The hushed quiet of the private therapy room, free of the canned sounds of reception, is breathless and cool. Though it is dark, it is not dreary and there is some comfort in the fact that there is a Kleenex box and asian art work and a bowl of hard candies, butterscotch or peppermint, sickly sweet confections in a bowl, an oral diversion meant to ease the complexity of discussions about “relationship hygene” and the purpose of sexual encounters “to engage feelings of vulnerability and aggression which we have come to think of as taboo emotions and regularly suppress such frailties in most non-sexual human interactions.”
One can tell that much thought has been given to the arrangement of furniture in these therapy spaces. My personal therapist likes to sit in a straight backed chair pulled up to her desk while inviting me to take the seat that is directly adjacent to that desk. She can swivel to face me and put her feet up on the file cabinet. There is a window behind her and the filtered light illuminates the wisps of her short hair, glowing gold in the darkness of the room. Her visage is cast in shadow, completing the effect of deliberate anonymity. She is faceless, haloed even, playing the angel of benevolence whose expression I cannot read for the corona that surrounds her.
And our marriage therapist has his own contrived arrangement. He prefers a deep arm chair that faces a wide leather couch. There are two other arm chairs beside this couch. To sit one of these chairs would be to face the wall rather than the professionally dressed man who has greeted us gently, quiet but stern, paternally ushering us through the door. So we both sink into opposite corners of the long couch. We prefer to meet his gaze than that of one another, having shared a chilly car ride, a week of reserved hostility and patient withholding.

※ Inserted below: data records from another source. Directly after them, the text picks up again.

[design/flow/design.v]
module four_bit_comparator(
    input [3:0] A,
    input [3:0] B,
    output AGB,
    output AEB,
    output ALB
);
    wire x1, x2, x3, x0;
    xnor u1(x3, A[3], B[3]);
    xnor u2(x2, A[2], B[2]);
    xnor u3(x1, A[1], B[1]);
    xnor u4(x0, A[0], B[0]);
    and u5(AEB, x1, x2, x3, x0);
    wire og1, og2, og3, og4;
    wire yg0 ,yg1, yg2;
    wire notb3, notb2, notb1, notb0;
    not u6(notb3, B[3]);
    not u7(notb2, B[2]);
    not u8(notb1, B[1]);
    not u9(notb0, B[0]);
    and u10(og1, A[3], notb3);
    and u11(yg2, A[2], notb2);
    and u12(yg1, A[1], notb1);
    and u13(yg0, A[0], notb0);
    and u14(og2, x3, yg2);
    and u15(og3, x3, x2, yg1);
    and u16(og4, x3, x2, x1, yg0);
    or u17(AGB, og1, og2, og3, og4);
    wire ol1, ol2, ol3, ol4;
    wire yl0 ,yl1, yl2;
    wire nota3, nota2, nota1, nota0;
    not u18(nota3, A[3]);
    not u19(nota2, A[2]);
    not u20(nota1, A[1]);
    not u21(nota0, A[0]);
    and u22(ol1, B[3], nota3);
    and u23(yl2, B[2], nota2);
    and u24(yl1, B[1], nota1);
    and u25(yl0, B[0], nota0);
    and u26(ol2, x3, yl2);
    and u27(ol3, x3, x2, yl1);
    and u28(ol4, x3, x2, x1, yl0);
    or u29(ALB, ol1, ol2, ol3, ol4);
endmodule
module eight_bit_comparator(
    input [7:0] A,
    input [7:0] B,
    output AGB,
    output AEB,
    output ALB
);
    wire agb_high, aeb_high, alb_high;
    wire agb_low, aeb_low, alb_low;
    four_bit_comparator M1(
        .A(A[7:4]),
        .B(B[7:4]),
        .AGB(agb_high),
        .ALB(alb_high),
        .AEB(aeb_high)
    );
    four_bit_comparator M2(
        .A(A[3:0]),
        .B(B[3:0]),
        .AGB(agb_low),
        .ALB(alb_low),
        .AEB(aeb_low)
    );
    assign AGB = agb_high | (aeb_high & agb_low);
    assign AEB = aeb_high & aeb_low;
    assign ALB = alb_high | (aeb_high & alb_low);
endmodule
[design/flow/run.sh]
#!/bin/bash
# OpenROAD 26Q1-2900-gdf79404cd8, Yosys 0.63+post, stock flow scripts
make -C /OpenROAD-flow-scripts/flow DESIGN_CONFIG=/design/flow/config.mk WORK_HOME=/design/flow/orfs finish
[design/flow/config.mk]
export PLATFORM = sky130hd
export DESIGN_NAME = eight_bit_comparator
export DESIGN_NICKNAME = eight_bit_comparator
export VERILOG_FILES = /design/flow/design.v
export SDC_FILE = /design/flow/constraint.sdc
export NUM_CORES = 4
export LEC_CHECK = 1
export CORE_AREA = 10 10 70 70
export DIE_AREA = 0 0 80 80
[design/flow/constraint.sdc]
current_design eight_bit_comparator

set clk_period 1.9
set clk_io_pct 0.2

create_clock -name clk0 -period $clk_period

set non_clock_inputs [all_inputs -no_clocks]
set_input_delay [expr $clk_period * $clk_io_pct] -clock clk0 $non_clock_inputs
set_output_delay [expr $clk_period * $clk_io_pct] -clock clk0 [all_outputs]
==> GITHUB_STEP_SUMMARY <==
### Yosys + OpenROAD results

| Metric | Value |
|---|---|
| Mean Syn Cell Area | 7.92 um2 |
| Fin Setup TNS | 0 ns |
| Comb pwr share | 100.0% |
| Pleak | 0.431 nW |
| Seq cells | 0 |
| Detailed placement HPWL | 957 um |
| Cell count in the Yosys report | around 46 |
| Tool warnings | 41 |
| Post-route design area | between 800 and 900 um2 |
| DR iter-0 viols | 6 |
| Aggregate global routing overflow | 0 |
| Placed Area | 657 um2 |
| CP Cell Sequence | buf_8, inv_4, ha_4, and3_4, buf_6, a221oi_4, o21ai_1, buf_2 |
| Post-synth top area cell | ha_1 |
| Core footprint | 0.00342 mm2 |
| Status | finished, final reports clean |
| Period minus WS final | 1.86 ns |
| First-pass GRT wire length | about 2000 um |
| Diodes inserted | 0 |
| Drt drc | 0 |
| Worst slew pin tran | 0.204 ns |
| FP Rows | 21 |
| Setup WS post-layout | 0.0359 ns |
| FP Util | 10.7% |
| Largest net degree at the start of global routing | 4 |
| Clock buffer count | 0 |
| Relative slew margins | 86.4% |
| Cell Type Count | 9 |
| Routed wire length | 1180 um |
| I/O Pins | 19 |
| Seq share, synth | 0% |
| Switching power total | 70.3 uW |
| Clock share of power | 0% |
| Hold Buf Count CTS | 0 |
| Peak supply drop | 0.0000345 V |
| FF/Latch Area | 0 um2 |
| Post-synthesis instance total | around 46 |
| Crit path max fanout | 3 |
| Cycle use final | 98.1% |
| Flop pwr share | 0% |
| CP Class | in2out |
| Initial antenna violation count | 0 |
| Vias in the first global route | 453 |
| Die y size | 80 um |
| Unrepaired setup endpoints after global routing | yes |
| Data required, critical path | 1.52 ns |
| PD cells | around 210 mW/mm2 |
| Logic area | approximately 450 um2 |
| Vias | slightly above 400 |
| Share of layout cells above drive strength 1 | about two thirds |
| Pre-CTS setup slack | -0.828 ns |
| Top cells, area | ha_1 55%, inv_1 16%, a221oi_1 9.6%, a21o_2 4.8%, a21o_1 4.1% |
| Total power | 179 uW |
| Post-layout util | roughly a quarter |
| DR WL/cell | 9.57 um |
| Final cell count without fillers | roughly 120 |
| Hold WC Path Type | in2out |
| Sw Ratio | around two fifths |
| Post-Syn Area | roughly 360 um2 |
| Critical-path top delay cell | a221oi_4 |
| GRT Total Usage | 3.79% |
| Max incr delay on CP | 0.27 ns |
| PortBufs | 19 |
| Top cells by count | 16 x ha_1, 16 x inv_1, 4 x a221oi_1 |
| Die Size | 0.00640 mm2 |
| Synth warn | 0 |
| Placed instance count | around 120 |
| Layout area overhead | 133% |
| YS chip area | around 360 um2 |
| GPL Wtd Cong | just under 0.7 |
| Vias per inst | 3.37 |
| CP endpoint kind | primary output |
| Max Cap Viol | 0 |
| Die span in x | 80 um |
| Arrival @ worst endpoint | about 1.5 ns |
| Cell internal pwr | 109 uW |
| Max Slew Vio Count | 0 |
| Fillers | 364 |
| Worst Hold Slack | 1.22 ns |
| Post-route ant nets | 0 |
| Final Hold Fails | 0 |
| Setup crit start kind | input port |
| Final setup fails | 0 |
| Share of the synthesized area in the top cell type | 55.0% |
| Maximum operating frequency | 536 MHz |
| DRT Pass-1 Iters | 2 |
[cells by family (layout without fill, tap and decap cells)]
logic type / count (synthesis) / count (layout) / share of synthesized area, %
AND/OR/NAND/NOR: 4 / 4 / 7.22
adder cells (fa/ha/maj): 16 / 16 / 55.0
AND-OR/OR-AND: 10 / 10 / 21.3
buffers and inverters: 16 / 47 / 16.5
[power groups by stage]
stage / sequential [mW] / combinational [mW] / clock (mW)
finish: 0 / 0.179 / 0
CTS: 0 / 0.163 / 0
global route: 0 / 0.200 / 0
[routing by layer]
metal	routed length, um	global-route usage, %	vias up
met5	0	0	-
met3	25	0.114	0
met1	435	4.28	194
met2	716	7.87	4
li1	-	-	217
met4	0	0	0
[cell type report]
cell class	count	share of cell area, %
tap	46	6.79
inverter	16	7.98
timing repair buffer	31	32.2
multi-input combinational	30	53.0
[timing repair]
item | in CTS | in global routing
endpoints found under the setup margin | 3 | 3
endpoints found under the hold margin | 0 | 0
setup buffers | 4 | 2
pin swaps | 15 | 11
resized | 86 | 14
[cells in the final DEF, fill, tap and decap left out, drive strengths merged]
master         count
buf               24
inv               16
ha                16
dlygate4sd2        4
a21o               4
a221oi             4
and3               2
o21ai              2
clkbuf             2
and4               1
nand2              1
clkdlybuf4s15      1
[worst max-delay path, delay by kind of cell]
kind / cells / cell delay [ns]
adder cells (fa/ha/maj): 1 / 0.19
AND-OR/OR-AND: 2 / 0.36
buffers and inverters: 4 / 0.38
AND/OR/NAND/NOR: 1 / 0.18
[path summary, 6_finish.rpt]
path | from | to | cells after the start
worst max-delay path | A[2] | ALB | 8
worst min-delay path | B[3] | ALB | 5
Power figures rest on the tool's default switching activity, not on a simulated workload.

I get the feeling that he is making note of our seat selection. That our choice to sit together on the couch, however far apart, my habit of holding the throw pillow in my lap, hugging it to my chest as if for protection, tells him something about us as a couple, about the state of the connubial union. I only wish I could see the note he’s made next to “seat selection” - hopeless, helpless, hopeful, fucked. He must play a little game with himself. Upon first meeting a troubled couple, he must try to predict the outcome ahead of time, tagging the duo with some sort of premature prediction. He is, perhaps, keeping score of his ability to predetermine a couple’s destiny based solely on the place they choose to sit when first entering the inner sanctum.
But I have to believe we are learning things beyond where to place our fannies. Conversely, I fear that the learning, the progress, is supposed to be more efficient in its development, neatly packaged within the 50 minute therapy window, reaching its weekly conclusion by the end of each billable hour, when, in fact, we’ve both just managed to open a vein and are in the midst of a full soulful bleed on the oriental carpet when our fifty minutes have elapsed.
Almost as if there is an audible chime, a programmed alarm bell, we are ejected into the harsh glare of day, into the parking lot of our lives without the benefit of soft sounds and cushioned chairs and hard candies. We bleed and ooze a collective flow of unhappiness upon the pavement. And all the way home we wish for the mediator, the third party to help us frame and present our individual view points in a more palatable and digestible manner. I have thought to ask him how much it would cost to take him home with us for the week where he might spend some real time dissecting our likenesses, our differences, where he might really get a feel for the state of the union and can say, after seven short days, hopeless, helpless, hopeful, fucked with some measure of authority. That would be easier somehow than this slow burn that is perhaps progress and perhaps not and only time and countless seating arrangements will tell.